Write out only the opening lines of the entries, through the line with "export DESIGN_NICKNAME = conv_1d".

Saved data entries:
[Start of Attachment]

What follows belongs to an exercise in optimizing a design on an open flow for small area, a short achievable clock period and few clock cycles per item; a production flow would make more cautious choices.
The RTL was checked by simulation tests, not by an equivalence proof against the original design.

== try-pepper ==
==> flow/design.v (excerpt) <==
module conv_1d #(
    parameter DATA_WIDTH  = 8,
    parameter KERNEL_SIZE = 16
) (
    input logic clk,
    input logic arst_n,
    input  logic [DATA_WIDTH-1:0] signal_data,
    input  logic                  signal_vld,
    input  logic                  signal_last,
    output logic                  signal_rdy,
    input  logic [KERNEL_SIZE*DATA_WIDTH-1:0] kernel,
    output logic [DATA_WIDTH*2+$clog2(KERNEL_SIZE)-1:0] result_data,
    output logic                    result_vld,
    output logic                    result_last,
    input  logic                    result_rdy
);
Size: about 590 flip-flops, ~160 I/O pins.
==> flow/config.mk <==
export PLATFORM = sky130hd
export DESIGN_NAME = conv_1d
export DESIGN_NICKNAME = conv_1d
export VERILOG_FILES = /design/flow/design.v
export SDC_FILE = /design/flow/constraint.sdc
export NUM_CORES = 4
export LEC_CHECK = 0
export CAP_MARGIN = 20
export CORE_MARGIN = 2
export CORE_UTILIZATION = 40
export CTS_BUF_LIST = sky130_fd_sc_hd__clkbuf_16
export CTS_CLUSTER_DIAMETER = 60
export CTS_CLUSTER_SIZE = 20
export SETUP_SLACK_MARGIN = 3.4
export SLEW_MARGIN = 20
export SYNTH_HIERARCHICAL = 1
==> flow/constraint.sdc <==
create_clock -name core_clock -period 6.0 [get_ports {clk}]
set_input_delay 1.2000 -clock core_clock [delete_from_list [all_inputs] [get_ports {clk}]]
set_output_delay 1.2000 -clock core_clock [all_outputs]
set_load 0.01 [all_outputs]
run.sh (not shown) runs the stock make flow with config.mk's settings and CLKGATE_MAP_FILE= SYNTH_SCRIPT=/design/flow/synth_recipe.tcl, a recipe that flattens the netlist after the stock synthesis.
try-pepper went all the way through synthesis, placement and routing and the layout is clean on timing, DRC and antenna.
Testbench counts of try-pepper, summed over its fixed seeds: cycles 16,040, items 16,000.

[End of Attachment]

EXPECTED ANSWER:
What follows belongs to an exercise in optimizing a design on an open flow for small area, a short achievable clock period and few clock cycles per item; a production flow would make more cautious choices.
The RTL was checked by simulation tests, not by an equivalence proof against the original design.

== try-pepper ==
==> flow/design.v (excerpt) <==
module conv_1d #(
    parameter DATA_WIDTH  = 8,
    parameter KERNEL_SIZE = 16
) (
    input logic clk,
    input logic arst_n,
    input  logic [DATA_WIDTH-1:0] signal_data,
    input  logic                  signal_vld,
    input  logic                  signal_last,
    output logic                  signal_rdy,
    input  logic [KERNEL_SIZE*DATA_WIDTH-1:0] kernel,
    output logic [DATA_WIDTH*2+$clog2(KERNEL_SIZE)-1:0] result_data,
    output logic                    result_vld,
    output logic                    result_last,
    input  logic                    result_rdy
);
Size: about 590 flip-flops, ~160 I/O pins.
==> flow/config.mk <==
export PLATFORM = sky130hd
export DESIGN_NAME = conv_1d
export DESIGN_NICKNAME = conv_1d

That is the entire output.